## What to work on
Give back only the lines in the records below from the one with "File: src/rtl/irq_presenter_pkg.sv" to the one with "offer_hold_chk: assert property", both inclusive, word for word.

## Data
***

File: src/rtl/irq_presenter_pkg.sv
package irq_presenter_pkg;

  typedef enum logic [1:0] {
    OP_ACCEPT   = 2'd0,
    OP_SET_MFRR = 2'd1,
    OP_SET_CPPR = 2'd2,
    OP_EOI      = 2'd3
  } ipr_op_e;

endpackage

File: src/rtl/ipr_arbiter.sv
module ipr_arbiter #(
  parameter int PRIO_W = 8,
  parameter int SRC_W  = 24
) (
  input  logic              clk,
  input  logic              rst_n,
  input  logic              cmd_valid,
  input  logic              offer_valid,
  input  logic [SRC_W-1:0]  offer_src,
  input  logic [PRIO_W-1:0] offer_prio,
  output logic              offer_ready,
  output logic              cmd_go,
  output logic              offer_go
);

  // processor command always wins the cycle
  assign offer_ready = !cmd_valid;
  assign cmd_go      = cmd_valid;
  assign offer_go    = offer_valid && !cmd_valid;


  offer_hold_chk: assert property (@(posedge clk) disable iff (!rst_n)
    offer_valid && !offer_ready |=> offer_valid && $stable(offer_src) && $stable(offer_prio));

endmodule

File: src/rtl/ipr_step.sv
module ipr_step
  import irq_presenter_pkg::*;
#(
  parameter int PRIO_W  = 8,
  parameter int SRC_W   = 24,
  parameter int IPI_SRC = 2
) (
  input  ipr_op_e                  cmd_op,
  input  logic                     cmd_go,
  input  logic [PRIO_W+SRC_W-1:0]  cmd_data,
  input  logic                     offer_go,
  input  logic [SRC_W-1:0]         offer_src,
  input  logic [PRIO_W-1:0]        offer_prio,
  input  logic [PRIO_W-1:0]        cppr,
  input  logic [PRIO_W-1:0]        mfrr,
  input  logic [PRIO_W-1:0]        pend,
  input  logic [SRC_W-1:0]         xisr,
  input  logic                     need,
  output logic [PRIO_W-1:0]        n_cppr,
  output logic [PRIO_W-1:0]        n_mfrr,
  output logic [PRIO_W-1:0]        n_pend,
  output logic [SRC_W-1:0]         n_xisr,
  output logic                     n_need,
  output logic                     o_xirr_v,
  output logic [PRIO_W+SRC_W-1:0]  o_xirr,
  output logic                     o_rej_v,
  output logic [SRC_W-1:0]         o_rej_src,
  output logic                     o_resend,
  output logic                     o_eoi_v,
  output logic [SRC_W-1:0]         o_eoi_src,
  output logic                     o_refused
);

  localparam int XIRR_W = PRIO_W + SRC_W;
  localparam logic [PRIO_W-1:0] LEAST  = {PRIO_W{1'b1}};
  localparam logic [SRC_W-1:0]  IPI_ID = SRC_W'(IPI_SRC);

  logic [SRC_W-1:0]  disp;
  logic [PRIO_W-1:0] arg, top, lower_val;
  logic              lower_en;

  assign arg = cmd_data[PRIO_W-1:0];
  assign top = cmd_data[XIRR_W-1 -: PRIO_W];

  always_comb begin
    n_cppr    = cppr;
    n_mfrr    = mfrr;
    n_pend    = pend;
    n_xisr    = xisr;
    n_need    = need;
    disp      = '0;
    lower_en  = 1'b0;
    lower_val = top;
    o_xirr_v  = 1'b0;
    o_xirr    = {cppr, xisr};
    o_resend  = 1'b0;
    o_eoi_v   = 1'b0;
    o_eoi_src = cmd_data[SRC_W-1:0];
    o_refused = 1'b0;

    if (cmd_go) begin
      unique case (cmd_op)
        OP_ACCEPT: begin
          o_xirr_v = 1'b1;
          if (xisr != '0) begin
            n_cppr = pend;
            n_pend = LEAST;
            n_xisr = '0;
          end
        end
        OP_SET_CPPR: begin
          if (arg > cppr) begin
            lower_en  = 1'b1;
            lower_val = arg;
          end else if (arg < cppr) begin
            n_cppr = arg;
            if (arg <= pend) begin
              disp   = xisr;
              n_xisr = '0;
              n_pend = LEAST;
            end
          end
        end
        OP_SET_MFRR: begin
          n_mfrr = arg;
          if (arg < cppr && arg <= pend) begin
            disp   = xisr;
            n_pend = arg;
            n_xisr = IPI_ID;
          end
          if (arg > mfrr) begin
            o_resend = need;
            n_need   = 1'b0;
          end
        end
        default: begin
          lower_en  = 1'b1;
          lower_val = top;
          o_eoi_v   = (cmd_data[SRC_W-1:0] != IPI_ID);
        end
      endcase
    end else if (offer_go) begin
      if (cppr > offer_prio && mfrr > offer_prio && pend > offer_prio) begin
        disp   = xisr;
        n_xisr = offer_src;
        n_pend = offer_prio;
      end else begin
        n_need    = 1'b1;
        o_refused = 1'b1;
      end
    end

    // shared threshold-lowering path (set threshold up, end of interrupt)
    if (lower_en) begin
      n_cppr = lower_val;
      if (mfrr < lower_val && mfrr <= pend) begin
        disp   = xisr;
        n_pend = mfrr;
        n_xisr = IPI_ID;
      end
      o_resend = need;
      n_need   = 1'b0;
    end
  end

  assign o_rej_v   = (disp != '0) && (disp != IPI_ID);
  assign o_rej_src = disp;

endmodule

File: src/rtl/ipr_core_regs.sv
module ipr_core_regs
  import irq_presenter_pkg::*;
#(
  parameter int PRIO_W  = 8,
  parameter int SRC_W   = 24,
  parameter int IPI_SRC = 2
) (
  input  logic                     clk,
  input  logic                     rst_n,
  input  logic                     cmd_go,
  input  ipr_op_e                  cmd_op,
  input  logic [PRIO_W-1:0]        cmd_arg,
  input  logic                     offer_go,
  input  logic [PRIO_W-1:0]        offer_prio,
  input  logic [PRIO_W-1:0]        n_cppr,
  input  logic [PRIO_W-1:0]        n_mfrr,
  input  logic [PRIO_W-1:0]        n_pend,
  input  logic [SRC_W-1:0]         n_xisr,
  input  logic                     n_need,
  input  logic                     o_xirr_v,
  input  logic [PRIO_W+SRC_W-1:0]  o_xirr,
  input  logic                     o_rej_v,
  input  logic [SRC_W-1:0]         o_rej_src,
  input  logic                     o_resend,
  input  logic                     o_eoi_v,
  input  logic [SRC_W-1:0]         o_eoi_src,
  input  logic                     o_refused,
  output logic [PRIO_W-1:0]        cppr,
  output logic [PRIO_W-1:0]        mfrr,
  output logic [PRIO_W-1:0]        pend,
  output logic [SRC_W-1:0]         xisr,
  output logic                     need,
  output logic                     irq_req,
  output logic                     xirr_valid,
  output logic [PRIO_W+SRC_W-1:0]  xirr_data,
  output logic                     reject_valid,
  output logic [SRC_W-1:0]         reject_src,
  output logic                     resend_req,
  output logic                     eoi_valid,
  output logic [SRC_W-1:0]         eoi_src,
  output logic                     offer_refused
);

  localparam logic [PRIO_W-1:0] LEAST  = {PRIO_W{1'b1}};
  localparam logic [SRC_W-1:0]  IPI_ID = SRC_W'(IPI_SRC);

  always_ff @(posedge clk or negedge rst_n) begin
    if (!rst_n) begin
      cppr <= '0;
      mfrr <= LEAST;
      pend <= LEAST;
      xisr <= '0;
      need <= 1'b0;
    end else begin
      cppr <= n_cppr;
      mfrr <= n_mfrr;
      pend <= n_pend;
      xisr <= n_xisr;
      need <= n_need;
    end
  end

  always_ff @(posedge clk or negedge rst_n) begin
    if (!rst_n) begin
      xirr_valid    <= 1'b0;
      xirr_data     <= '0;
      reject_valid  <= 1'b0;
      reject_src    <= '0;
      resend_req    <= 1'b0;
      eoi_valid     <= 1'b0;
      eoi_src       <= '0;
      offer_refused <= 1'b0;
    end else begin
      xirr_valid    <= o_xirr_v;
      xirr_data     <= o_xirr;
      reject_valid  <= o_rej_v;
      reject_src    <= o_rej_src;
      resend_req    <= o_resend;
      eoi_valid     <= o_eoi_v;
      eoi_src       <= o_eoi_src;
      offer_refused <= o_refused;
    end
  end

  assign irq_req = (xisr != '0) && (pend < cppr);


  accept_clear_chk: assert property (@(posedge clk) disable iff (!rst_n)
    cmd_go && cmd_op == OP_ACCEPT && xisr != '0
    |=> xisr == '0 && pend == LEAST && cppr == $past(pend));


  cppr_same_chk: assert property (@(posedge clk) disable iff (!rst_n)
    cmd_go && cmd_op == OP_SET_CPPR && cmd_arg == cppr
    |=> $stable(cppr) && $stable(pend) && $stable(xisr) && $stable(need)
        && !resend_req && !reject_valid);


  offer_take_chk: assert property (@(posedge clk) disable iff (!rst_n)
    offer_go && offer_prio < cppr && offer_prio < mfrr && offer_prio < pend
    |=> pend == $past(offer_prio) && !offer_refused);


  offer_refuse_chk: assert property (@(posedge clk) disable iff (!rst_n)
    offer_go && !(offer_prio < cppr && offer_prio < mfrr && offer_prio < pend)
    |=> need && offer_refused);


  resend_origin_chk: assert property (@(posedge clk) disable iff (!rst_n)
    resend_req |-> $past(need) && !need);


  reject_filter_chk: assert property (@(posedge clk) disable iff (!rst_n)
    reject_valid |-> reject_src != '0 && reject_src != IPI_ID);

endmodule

***

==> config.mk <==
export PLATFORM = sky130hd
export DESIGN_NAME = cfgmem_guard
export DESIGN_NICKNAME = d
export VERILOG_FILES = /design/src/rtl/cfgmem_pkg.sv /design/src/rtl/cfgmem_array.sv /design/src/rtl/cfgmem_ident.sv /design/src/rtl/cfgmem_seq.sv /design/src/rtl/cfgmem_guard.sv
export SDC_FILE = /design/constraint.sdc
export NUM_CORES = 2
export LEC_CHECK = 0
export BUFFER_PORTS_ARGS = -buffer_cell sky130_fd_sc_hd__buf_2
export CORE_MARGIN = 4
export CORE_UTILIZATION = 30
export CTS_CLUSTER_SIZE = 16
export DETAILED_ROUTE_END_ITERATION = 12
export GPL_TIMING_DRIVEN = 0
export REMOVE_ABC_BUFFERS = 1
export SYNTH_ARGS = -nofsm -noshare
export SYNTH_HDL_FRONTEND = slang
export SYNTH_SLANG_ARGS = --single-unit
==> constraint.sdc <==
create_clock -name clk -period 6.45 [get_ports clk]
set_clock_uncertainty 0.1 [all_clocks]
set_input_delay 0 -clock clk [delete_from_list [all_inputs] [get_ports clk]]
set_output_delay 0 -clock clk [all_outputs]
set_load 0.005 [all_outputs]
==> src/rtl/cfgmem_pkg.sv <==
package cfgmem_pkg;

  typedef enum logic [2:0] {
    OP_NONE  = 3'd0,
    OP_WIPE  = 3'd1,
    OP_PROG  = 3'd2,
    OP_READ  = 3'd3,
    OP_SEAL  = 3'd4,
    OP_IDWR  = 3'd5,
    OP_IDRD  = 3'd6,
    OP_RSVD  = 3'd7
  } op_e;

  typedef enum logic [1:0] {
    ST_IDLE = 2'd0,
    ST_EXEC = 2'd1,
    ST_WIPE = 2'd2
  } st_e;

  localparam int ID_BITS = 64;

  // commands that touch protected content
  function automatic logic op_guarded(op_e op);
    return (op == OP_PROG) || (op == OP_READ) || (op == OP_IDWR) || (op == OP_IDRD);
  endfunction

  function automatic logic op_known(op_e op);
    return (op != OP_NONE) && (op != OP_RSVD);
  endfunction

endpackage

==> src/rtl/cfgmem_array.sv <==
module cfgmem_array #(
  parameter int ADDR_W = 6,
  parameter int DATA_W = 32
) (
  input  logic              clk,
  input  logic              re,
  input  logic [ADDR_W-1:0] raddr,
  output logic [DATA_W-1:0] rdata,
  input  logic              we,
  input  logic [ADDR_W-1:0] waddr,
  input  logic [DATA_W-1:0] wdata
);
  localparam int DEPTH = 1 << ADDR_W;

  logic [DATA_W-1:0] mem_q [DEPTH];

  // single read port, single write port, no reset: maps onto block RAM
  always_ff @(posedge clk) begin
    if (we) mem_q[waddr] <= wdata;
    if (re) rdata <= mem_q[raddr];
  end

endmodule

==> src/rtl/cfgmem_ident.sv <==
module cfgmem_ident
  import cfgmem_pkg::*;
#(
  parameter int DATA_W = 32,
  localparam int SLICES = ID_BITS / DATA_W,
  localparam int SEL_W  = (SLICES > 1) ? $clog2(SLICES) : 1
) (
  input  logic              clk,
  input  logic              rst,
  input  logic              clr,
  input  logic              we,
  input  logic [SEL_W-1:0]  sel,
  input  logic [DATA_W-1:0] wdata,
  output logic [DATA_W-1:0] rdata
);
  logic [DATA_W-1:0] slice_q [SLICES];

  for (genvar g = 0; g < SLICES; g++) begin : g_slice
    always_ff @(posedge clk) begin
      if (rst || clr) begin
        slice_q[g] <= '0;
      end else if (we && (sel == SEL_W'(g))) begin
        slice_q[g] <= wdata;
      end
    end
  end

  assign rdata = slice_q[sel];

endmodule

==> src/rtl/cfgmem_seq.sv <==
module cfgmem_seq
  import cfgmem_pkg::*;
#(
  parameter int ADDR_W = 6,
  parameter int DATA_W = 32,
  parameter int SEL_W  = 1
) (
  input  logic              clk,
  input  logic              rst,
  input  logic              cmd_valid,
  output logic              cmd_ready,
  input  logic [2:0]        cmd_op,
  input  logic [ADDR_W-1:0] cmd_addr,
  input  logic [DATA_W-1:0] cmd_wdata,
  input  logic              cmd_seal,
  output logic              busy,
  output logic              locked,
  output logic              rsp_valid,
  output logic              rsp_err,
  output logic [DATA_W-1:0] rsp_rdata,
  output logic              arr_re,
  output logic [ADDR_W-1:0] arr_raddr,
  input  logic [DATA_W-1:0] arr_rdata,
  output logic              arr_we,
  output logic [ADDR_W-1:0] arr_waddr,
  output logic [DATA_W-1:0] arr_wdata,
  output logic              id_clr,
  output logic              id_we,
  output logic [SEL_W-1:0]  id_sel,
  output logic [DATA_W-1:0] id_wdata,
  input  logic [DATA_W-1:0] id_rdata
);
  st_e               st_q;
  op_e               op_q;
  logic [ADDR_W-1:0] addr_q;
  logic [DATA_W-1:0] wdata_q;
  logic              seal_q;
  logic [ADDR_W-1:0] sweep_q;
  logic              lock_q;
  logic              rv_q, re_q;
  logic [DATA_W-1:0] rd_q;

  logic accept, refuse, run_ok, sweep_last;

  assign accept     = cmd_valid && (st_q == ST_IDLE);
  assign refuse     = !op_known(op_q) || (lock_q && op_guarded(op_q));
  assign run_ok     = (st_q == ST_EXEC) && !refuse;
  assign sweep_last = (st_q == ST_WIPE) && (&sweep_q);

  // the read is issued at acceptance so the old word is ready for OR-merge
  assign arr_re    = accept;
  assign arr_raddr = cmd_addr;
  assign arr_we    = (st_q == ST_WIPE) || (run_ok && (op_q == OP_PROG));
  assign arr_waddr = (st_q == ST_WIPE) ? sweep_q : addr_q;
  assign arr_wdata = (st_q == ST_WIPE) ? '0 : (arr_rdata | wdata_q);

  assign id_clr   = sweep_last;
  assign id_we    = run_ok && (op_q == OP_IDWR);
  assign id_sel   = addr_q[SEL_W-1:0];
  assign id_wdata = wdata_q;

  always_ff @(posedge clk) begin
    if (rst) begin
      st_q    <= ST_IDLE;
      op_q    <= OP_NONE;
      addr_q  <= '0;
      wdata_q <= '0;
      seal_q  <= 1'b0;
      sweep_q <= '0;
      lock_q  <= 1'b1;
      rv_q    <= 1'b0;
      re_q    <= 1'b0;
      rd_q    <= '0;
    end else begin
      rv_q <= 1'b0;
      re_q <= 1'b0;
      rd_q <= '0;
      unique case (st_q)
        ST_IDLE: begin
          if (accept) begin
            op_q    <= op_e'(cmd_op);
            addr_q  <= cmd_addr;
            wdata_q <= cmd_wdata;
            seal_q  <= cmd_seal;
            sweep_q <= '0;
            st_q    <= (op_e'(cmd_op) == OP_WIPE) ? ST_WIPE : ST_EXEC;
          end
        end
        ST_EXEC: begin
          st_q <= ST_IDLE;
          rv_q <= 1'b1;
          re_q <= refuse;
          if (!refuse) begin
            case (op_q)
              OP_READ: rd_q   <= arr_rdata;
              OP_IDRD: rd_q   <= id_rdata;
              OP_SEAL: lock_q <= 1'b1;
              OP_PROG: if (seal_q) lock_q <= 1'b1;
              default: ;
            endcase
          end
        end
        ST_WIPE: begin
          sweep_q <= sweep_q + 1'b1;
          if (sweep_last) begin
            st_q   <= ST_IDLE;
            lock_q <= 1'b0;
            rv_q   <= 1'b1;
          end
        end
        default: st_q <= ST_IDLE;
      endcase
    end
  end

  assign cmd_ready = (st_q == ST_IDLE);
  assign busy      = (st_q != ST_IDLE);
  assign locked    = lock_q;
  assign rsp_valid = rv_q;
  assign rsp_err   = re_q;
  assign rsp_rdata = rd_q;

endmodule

***

## Result of this exercise
File: src/rtl/irq_presenter_pkg.sv
package irq_presenter_pkg;

  typedef enum logic [1:0] {
    OP_ACCEPT   = 2'd0,
    OP_SET_MFRR = 2'd1,
    OP_SET_CPPR = 2'd2,
    OP_EOI      = 2'd3
  } ipr_op_e;

endpackage

File: src/rtl/ipr_arbiter.sv
module ipr_arbiter #(
  parameter int PRIO_W = 8,
  parameter int SRC_W  = 24
) (
  input  logic              clk,
  input  logic              rst_n,
  input  logic              cmd_valid,
  input  logic              offer_valid,
  input  logic [SRC_W-1:0]  offer_src,
  input  logic [PRIO_W-1:0] offer_prio,
  output logic              offer_ready,
  output logic              cmd_go,
  output logic              offer_go
);

  // processor command always wins the cycle
  assign offer_ready = !cmd_valid;
  assign cmd_go      = cmd_valid;
  assign offer_go    = offer_valid && !cmd_valid;


  offer_hold_chk: assert property (@(posedge clk) disable iff (!rst_n)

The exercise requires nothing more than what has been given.